Abstract: Several essential metal ions participate in the control of numerous metabolic and signaling pathways, but their rich coordination chemistry and redox properties confer them a propensity to randomly coordinate and catalytically react inside the cell with protein sites other than those tailored for that purpose. Investigating metal homeostasis and its dysfunctions is crucial to better understand the cell functions and the influence on cellular pathology. The associated challenge to analytical chemistry techniques, consists in locating and quantifying these elements, mostly present at trace level, within the highly complex intracellular landscape. As such, cutting-edge technique providing quantitative imaging for detailed study of elemental homeostasis or the intracellular distribution of metal-based drugs at biologically relevant concentration in a label-free fashion is highly desirable.

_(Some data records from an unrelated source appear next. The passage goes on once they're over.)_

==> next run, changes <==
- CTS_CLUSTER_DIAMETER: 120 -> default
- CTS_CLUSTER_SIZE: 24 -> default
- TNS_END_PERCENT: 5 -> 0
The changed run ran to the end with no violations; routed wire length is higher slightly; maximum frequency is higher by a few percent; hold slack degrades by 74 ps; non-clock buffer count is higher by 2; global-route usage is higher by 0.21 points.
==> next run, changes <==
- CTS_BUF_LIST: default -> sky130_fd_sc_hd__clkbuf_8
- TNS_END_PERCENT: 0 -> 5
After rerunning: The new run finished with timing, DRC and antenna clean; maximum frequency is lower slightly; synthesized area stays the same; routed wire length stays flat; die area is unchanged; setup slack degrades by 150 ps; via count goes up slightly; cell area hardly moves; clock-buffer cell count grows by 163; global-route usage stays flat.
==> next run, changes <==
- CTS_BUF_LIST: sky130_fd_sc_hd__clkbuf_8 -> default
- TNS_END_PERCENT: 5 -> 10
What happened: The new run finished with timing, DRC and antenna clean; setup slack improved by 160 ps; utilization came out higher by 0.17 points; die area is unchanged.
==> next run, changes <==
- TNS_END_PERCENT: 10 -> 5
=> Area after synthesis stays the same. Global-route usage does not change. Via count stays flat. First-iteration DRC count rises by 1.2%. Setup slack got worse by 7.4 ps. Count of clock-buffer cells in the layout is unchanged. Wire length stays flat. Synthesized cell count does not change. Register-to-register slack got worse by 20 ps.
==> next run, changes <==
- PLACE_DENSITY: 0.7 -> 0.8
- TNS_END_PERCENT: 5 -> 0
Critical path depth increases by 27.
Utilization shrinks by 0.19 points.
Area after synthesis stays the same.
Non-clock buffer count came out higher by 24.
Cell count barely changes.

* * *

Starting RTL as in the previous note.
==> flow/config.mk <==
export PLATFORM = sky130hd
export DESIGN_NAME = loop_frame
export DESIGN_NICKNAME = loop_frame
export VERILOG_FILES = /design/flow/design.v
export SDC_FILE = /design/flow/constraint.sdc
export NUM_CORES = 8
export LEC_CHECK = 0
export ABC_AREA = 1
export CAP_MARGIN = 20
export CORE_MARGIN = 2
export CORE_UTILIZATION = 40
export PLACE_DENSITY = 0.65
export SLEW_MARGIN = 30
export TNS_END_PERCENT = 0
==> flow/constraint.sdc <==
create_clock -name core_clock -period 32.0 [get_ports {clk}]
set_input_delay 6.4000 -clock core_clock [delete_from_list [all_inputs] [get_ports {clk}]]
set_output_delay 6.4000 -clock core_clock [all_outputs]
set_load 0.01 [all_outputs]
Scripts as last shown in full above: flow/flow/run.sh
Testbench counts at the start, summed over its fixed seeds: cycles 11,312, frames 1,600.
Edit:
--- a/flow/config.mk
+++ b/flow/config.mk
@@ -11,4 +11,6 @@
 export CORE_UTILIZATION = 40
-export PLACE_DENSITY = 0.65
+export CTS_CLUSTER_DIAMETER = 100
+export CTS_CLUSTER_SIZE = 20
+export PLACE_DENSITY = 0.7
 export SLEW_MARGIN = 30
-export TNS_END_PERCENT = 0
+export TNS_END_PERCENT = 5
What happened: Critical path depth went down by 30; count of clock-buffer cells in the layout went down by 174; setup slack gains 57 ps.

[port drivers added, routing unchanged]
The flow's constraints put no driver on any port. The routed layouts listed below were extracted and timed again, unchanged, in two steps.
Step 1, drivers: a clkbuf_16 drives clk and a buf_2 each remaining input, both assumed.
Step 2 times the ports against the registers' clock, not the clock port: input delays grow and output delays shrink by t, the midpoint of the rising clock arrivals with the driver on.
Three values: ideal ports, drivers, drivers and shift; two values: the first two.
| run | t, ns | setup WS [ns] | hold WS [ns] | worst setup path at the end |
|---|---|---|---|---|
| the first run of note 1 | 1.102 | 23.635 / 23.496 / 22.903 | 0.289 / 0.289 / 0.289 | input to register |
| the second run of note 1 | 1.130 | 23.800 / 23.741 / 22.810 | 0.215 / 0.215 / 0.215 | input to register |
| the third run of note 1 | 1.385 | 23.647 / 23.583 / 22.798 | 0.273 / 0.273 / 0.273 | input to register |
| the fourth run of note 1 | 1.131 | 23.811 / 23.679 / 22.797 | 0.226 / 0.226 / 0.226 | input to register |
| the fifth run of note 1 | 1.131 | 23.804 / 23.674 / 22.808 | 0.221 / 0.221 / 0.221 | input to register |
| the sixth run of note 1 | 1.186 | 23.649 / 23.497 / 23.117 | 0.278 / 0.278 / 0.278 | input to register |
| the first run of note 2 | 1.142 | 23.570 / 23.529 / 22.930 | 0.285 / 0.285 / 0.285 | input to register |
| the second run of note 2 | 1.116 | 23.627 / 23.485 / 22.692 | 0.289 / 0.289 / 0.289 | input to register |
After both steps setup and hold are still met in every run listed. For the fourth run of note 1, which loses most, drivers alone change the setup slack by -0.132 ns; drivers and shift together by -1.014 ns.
Background: an optimization exercise with open tools, aiming at small area, a short achievable clock period and few clock cycles per item. Do not read the settings as production practice.
In this exercise RTL edits were held to simulation tests only and were not proved equivalent to the original.

## dmc_line_decoder
module dmc_line_decoder (
    input  wire         clk,
    input  wire         rst,           
    input  wire         in_valid,
    output wire         in_ready,
    input  wire [639:0] in_line,       
    output reg          out_valid,
    output reg  [511:0] out_data,      
    output reg  [127:0] out_check,     
    output reg  [1:0]   out_class,     
    output reg  [4:0]   out_dev        
);
Size: ~9400 cells after synthesis, about 1300 I/O pins, ~90000 um^2 of cells after synthesis.
Settings: LEC_CHECK=0, CAP_MARGIN=20, CORE_MARGIN=2, CORE_UTILIZATION=40, SLEW_MARGIN=20; clock period 32.0 ns.
standard.sh (not shown) runs the stock make flow with config.mk's settings and CLKGATE_MAP_FILE= SYNTH_SCRIPT=/design/flow/synth_recipe.tcl, a recipe that flattens the netlist after the stock synthesis.
==> flow/flow/run.sh <==
#!/bin/bash
# Layout flow: the standard flow's synthesis with an area-oriented ABC mapping script
# (flow/synth.tcl, flow/abc.script), then the standard layout with the port
# buffers made from PORT_BUF cells and timing repair asked to leave setup
# slack of SETUP_MARGIN ns at the design's clock period, so that it sizes and
# buffers the logic for a shorter achieved period. flow/params.sh may change
# these settings. Each step writes its output to a log of its own.
set -uo pipefail
SETUP_MARGIN=24
SLEWCAP=40
PORT_BUF=sky130_fd_sc_hd__buf_2
EXTRA=()
if [[ -f flow/params.sh ]]; then source flow/params.sh; fi
export FLOW_ABC_SCRIPT=$PWD/flow/abc.script
export FLOW_ABC_D_PS=6000
bash standard.sh SYNTH_SCRIPT=$PWD/flow/synth.tcl synth > synth.log 2>&1 || exit 1
bash standard.sh "BUFFER_PORTS_ARGS=-buffer_cell $PORT_BUF" \
    SETUP_SLACK_MARGIN=$SETUP_MARGIN SLEW_MARGIN=$SLEWCAP CAP_MARGIN=$SLEWCAP \
    "${EXTRA[@]}" finish > layout.log 2>&1
==> flow/flow/abc.script <==
&get -n
&st
&dch
&nf -R 1000
&put
topo
stime -c
==> flow/flow/params.sh <==
PORT_BUF=sky130_fd_sc_hd__buf_1
EXTRA=(CORE_UTILIZATION=65)
==> flow/flow/synth.tcl <==
# The standard flow's synthesis script (synth_recipe.tcl), with ABC's technology mapping
# run from abc.script beside this file, at a delay target of ABC_D_PS.
# Everything else, registers included, is as in the standard synthesis.
proc synth {args} { yosys synth -nofsm -noshare {*}$args }
proc abc {args} {
  set i [lsearch -exact $args -script]
  if { $i >= 0 } { lset args [expr {$i + 1}] $::env(FLOW_ABC_SCRIPT) }
  set j [lsearch -exact $args -D]
  if { $j >= 0 } { lset args [expr {$j + 1}] $::env(FLOW_ABC_D_PS) }
  yosys abc {*}$args
}
source $::env(SCRIPTS_DIR)/synth.tcl
# left out here: clear keep_hierarchy, flatten, clean up, hide names made inside functions, write 1_2_yosys.v
The starting point failed in global routing (5_1_grt) (GRT-0232).
Testbench counts at the start, summed over its fixed seeds: cycles 16,016, items 16,000.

The synchrotron X-ray fluorescence (XRF) nanoprobe as developed today provides the required sensitivity and spatial resolution for elucidating the 2-D and 3-D distribution and concentration of elements. particularly metals. inside entire cells at the organelle level.

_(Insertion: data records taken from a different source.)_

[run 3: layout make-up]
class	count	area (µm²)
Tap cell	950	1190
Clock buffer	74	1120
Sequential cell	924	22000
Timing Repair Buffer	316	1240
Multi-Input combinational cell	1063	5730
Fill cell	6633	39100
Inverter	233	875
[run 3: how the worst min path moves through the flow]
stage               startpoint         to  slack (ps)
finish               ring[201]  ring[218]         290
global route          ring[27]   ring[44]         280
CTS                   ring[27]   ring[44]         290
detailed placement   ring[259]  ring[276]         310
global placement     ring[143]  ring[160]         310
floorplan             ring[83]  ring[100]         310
Context: an optimization exercise on an open-source flow, tuned for small area, a short achievable clock period and few clock cycles. The choices shown serve that exercise and are no tape-out recipe.
Only simulation tests tie the RTL to the original design; equivalence was not proved.
Power figures rest on the tool's default switching activity, not on a simulated workload.

==> flow/design.v (excerpt) <==
module logic_core (
    input  wire        clk,
    input  wire        rst,
    input  wire        start,
    input  wire        cold,
    input  wire        rate_hi,
    input  wire [13:0] scan_ticks,
    output reg         done,
    output wire [13:0] imem_addr,
    input  wire [31:0] imem_rdata,
    output wire [11:0] bra_addr,
    input  wire        bra_data,
    output wire [11:0] brb_addr,
    input  wire        brb_data,
    output wire        bw_en,
    output wire [11:0] bw_addr,
    output wire        bw_data,
    output wire [11:0] wra_addr,
    input  wire [31:0] wra_data,
    output wire [11:0] wrb_addr,
    input  wire [31:0] wrb_data,
    output wire        ww_en,
    output wire [11:0] ww_addr,
    output wire [31:0] ww_data,
    output wire [7:0]  st_addr,
    input  wire [33:0] st_rdata,
    output wire        st_we,
    output wire [33:0] st_wdata
);
    localparam OP_NOP   = 6'h00, OP_MOVB = 6'h01, OP_NOTB = 6'h02, OP_AND  = 6'h03,
               OP_OR    = 6'h04, OP_XOR  = 6'h05, OP_SETB = 6'h06, OP_CLRB = 6'h07,
               OP_SETP  = 6'h08, OP_ANDP = 6'h09, OP_ORP  = 6'h0A, OP_NOTP = 6'h0B,
               OP_STP   = 6'h0C, OP_REDGE= 6'h0D, OP_FEDGE= 6'h0E,
               OP_MOV   = 6'h10, OP_MOVI = 6'h11, OP_ADD  = 6'h12, OP_SUB  = 6'h13,
               OP_MUL   = 6'h14, OP_DIV  = 6'h15, OP_ANDW = 6'h16, OP_ORW  = 6'h17,
               OP_XORW  = 6'h18,
               OP_EQ    = 6'h28, OP_LT   = 6'h29, OP_LE   = 6'h2A,
               OP_TON   = 6'h30, OP_TOF  = 6'h31, OP_TP   = 6'h32, OP_CTU  = 6'h33,
               OP_CTD   = 6'h34, OP_JMP  = 6'h3E, OP_END  = 6'h3F;
  ...
Size in the first run: about 4300 cells after synthesis, ~340 flip-flops, ~320 I/O pins.
==> flow/config.mk <==
export PLATFORM = sky130hd
export DESIGN_NAME = logic_core
export DESIGN_NICKNAME = logic_core
export VERILOG_FILES = /design/flow/design.v
export SDC_FILE = /design/flow/constraint.sdc
export NUM_CORES = 4
export LEC_CHECK = 0
export ABC_AREA = 1
export CAP_MARGIN = 20
export CORE_MARGIN = 2
export CORE_UTILIZATION = 50
export SLEW_MARGIN = 20
==> flow/constraint.sdc <==
create_clock -name core_clock -period 22.0 [get_ports {clk}]
set_input_delay 4.4000 -clock core_clock [delete_from_list [all_inputs] [get_ports {clk}]]
set_output_delay 4.4000 -clock core_clock [all_outputs]
set_load 0.01 [all_outputs]
standard.sh (not shown) runs the stock make flow with config.mk's settings and CLKGATE_MAP_FILE= SYNTH_SCRIPT=/design/flow/synth_recipe.tcl, a recipe that flattens the netlist after the stock synthesis.
==> flow/flow/run.sh <==
#!/bin/bash
# The standard layout (bash standard.sh) with two changes to how ORFS
# builds it; the SDC, the clock period and every other setting stay the standard flow's.
#  - repair_timing is asked to leave extra setup slack (SETUP_SLACK_MARGIN,
#    in ns), so that the layout's paths come out shorter than the clock
#    period requires;
#  - the port buffers that global placement inserts on every input and
#    output are buf_2 cells instead of ORFS's default delay buffers.
set -euo pipefail
export SETUP_SLACK_MARGIN=16.5
export BUFFER_PORTS_ARGS="-buffer_cell sky130_fd_sc_hd__buf_2"
bash standard.sh > standard.log 2>&1
Testbench counts at the start, summed over its fixed seeds: cycles 335,913.
Change:
--- a/flow/flow/run.sh
+++ b/flow/flow/run.sh
@@ -9,3 +9,3 @@
 set -euo pipefail
-export SETUP_SLACK_MARGIN=16.5
+export SETUP_SLACK_MARGIN=16
 export BUFFER_PORTS_ARGS="-buffer_cell sky130_fd_sc_hd__buf_2"
CORE_UTILIZATION = 55   (was 50)
The changed run went through all stages and came out clean.
Worst hold slack improved by 4.0 ps.
Power falls by 5.4%.
Via count falls by 1.5%.
Sequential power rises by about 1%.
Die area falls by 9.0%.
Count of clock-buffer cells in the layout rises by 3.
Wire length falls by 4.7%.
Non-clock buffer count falls by 209.
First-iteration DRC count rises by 4.8%.
Worst setup slack barely changes.
Utilization rises by 1.2 points.
Change:
--- a/flow/flow/run.sh
+++ b/flow/flow/run.sh
@@ -9,3 +9,3 @@
 set -euo pipefail
-export SETUP_SLACK_MARGIN=16
+export SETUP_SLACK_MARGIN=15
 export BUFFER_PORTS_ARGS="-buffer_cell sky130_fd_sc_hd__buf_2"
CORE_UTILIZATION = 40   (was 55)
Critical path depth rose by 2; global-route usage is lower by 11 points; worst setup slack is worse by 570 ps; register-to-register slack is worse by 570 ps; worst hold slack hardly moves; sequential share of layout area is higher by 0.12 points; power went up by 2.3%; first-iteration DRC count drops by 17%; fmax falls by 8.6%; clock power climbs by 17%.
Change:
--- a/flow/flow/run.sh
+++ b/flow/flow/run.sh
@@ -9,3 +9,3 @@
 set -euo pipefail
-export SETUP_SLACK_MARGIN=15
+export SETUP_SLACK_MARGIN=16
 export BUFFER_PORTS_ARGS="-buffer_cell sky130_fd_sc_hd__buf_2"
Worst setup slack improved by 500 ps.
Non-clock buffer count went up by 65.
Die area does not change.
Via count rises by 1.2%.
Sequential power hardly moves.
Change:
ABC_AREA = default   (was 1)
Wire length grows by about 1.5%.
Hold slack barely changes.
Non-clock buffer count rises by 29.
Worst setup slack hardly moves.
Clock power is higher by 8.6%.
Total power went down by about 30%.
Global-route usage came out lower by 0.55 points.
Clock skew drops by 6.0 ps.
Die area came out higher by about 2.6%.
Change:
ABC_AREA = 1   (was default)
CORE_UTILIZATION = 50   (was 40)
=>
- non-clock buffer count goes down by 50
- core utilization went up by 12 points
- design area decreases by 3.8%

* * *

Another version of the RTL of logic_core (not shown whole).
Size: ~4200 cells after synthesis, about 340 flip-flops, roughly 320 I/O pins, about 31000 um2 of cells after synthesis.
==> flow/config.mk <==
export PLATFORM = sky130hd
export DESIGN_NAME = logic_core
export DESIGN_NICKNAME = logic_core
export VERILOG_FILES = /design/flow/design.v
export SDC_FILE = /design/flow/constraint.sdc
export NUM_CORES = 4
export LEC_CHECK = 0
export ABC_AREA = 1
export CAP_MARGIN = 20
export CORE_MARGIN = 2
export CORE_UTILIZATION = 40
export SLEW_MARGIN = 20
==> flow/constraint.sdc <==
create_clock -name core_clock -period 22.0 [get_ports {clk}]
set_input_delay 4.4000 -clock core_clock [delete_from_list [all_inputs] [get_ports {clk}]]
set_output_delay 4.4000 -clock core_clock [all_outputs]
set_load 0.01 [all_outputs]
==> flow/flow/run.sh <==
#!/bin/bash
# The standard layout (bash standard.sh), with ORFS's repair_timing asked
# to leave extra setup slack (SETUP_SLACK_MARGIN, in ns) so that the layout's
# paths come out shorter than the clock period requires. The SDC, the clock
# period and every other setting stay the standard flow's.
set -euo pipefail
export SETUP_SLACK_MARGIN=15
bash standard.sh > standard.log 2>&1
The first run finished with timing, DRC and antenna clean.
Testbench counts at the start, summed over its fixed seeds: cycles 333,817.
Edit:
--- a/flow/flow/run.sh
+++ b/flow/flow/run.sh
@@ -5,4 +5,4 @@
 # period and every other setting stay the standard flow's.
 set -euo pipefail
-export SETUP_SLACK_MARGIN=15
+export SETUP_SLACK_MARGIN=16.5
 bash standard.sh > standard.log 2>&1
=> Routed wire length went up by 8.6%. Total power went up by 9.6%. Worst hold slack hardly moves. Cell area went up by 14%. Final cell count went up by 6.7%. Register-to-register slack gets better by 0.42 ns. Combinational power went up by 24%. Area after synthesis stays the same. Clock power went up by 9.3%.

==> port drivers added, routing unchanged <==
The flow's constraints put no driver on any port. The routed layouts listed below were extracted and timed again, unchanged, in two steps.
Step 1 (the two cells are an assumption about what drives the block):
set clk [get_ports {clk}]
set_driving_cell -lib_cell sky130_fd_sc_hd__clkbuf_16 $clk
set_driving_cell -lib_cell sky130_fd_sc_hd__buf_2 [delete_from_list [all_inputs] $clk]
Step 2 moves the port delays by t, midway between the first and last clock arrival at a register: inputs arrive t later, outputs are due t later. That takes back most of the time a late clock gives input paths.
Three values: no drivers, after step 1, after step 2; two values: the first two.
run | t (ns) | setup WS [ns] | slew at the worst register clock pin (ns)
the first run of note 1 | 0.683 | 15.949 / 15.949 / 15.936 | 0.08 / 0.08
the second run of note 1 | 0.664 | 15.950 / 15.950 / 15.692 | 0.07 / 0.07
the third run of note 1 | 0.678 | 15.379 / 15.379 / 15.280 | 0.08 / 0.08
the fourth run of note 1 | 0.683 | 15.883 / 15.883 / 15.541 | 0.07 / 0.07
the fifth run of note 1 | 0.664 | 15.884 / 15.884 / 15.609 | 0.07 / 0.07
the sixth run of note 1 | 0.676 | 15.969 / 15.969 / 15.763 | 0.08 / 0.08
the first run of note 2 | 0.653 | 15.034 / 14.964 / 14.564 | 0.09 / 0.09
the second run of note 2 | 0.683 | 15.282 / 15.210 / 15.519 | 0.07 / 0.07
After both steps setup and hold are still met in every run listed. The setup slack of the first run of note 2, which loses most, moves by -0.070 ns with the drivers and by -0.470 ns with both steps.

The new state-of-the-art Nano-Imaging beamline ID16A-NI at ESRF offers unique capabilities for X-ray imaging at the nanoscale, delivering an extremely bright, nanofocused beam (> 5×1011ph/s at ∆λ/λ~10‑2) at high energies (~30 nm at 17 keV). X-ray tomography techniques offer the potential to image and quantify ‘thick’ cells and tissues in 3-D without excessive sample preparation. Recently, we reported the use of correlative synchrotron X-ray holographic and X-ray fluorescence nanotomography to quantify elemental 3-D distribution within fixed or freeze-dried single cells and also on frozen-hydrated cells. We will illustrate the capabilities of this technique to provide quantitative nanoscopic cryo-XRF of cells as diverse as cancer cells exposed to organometallic drugs, neurons, and cancer cells exposed to metal-based nanowires.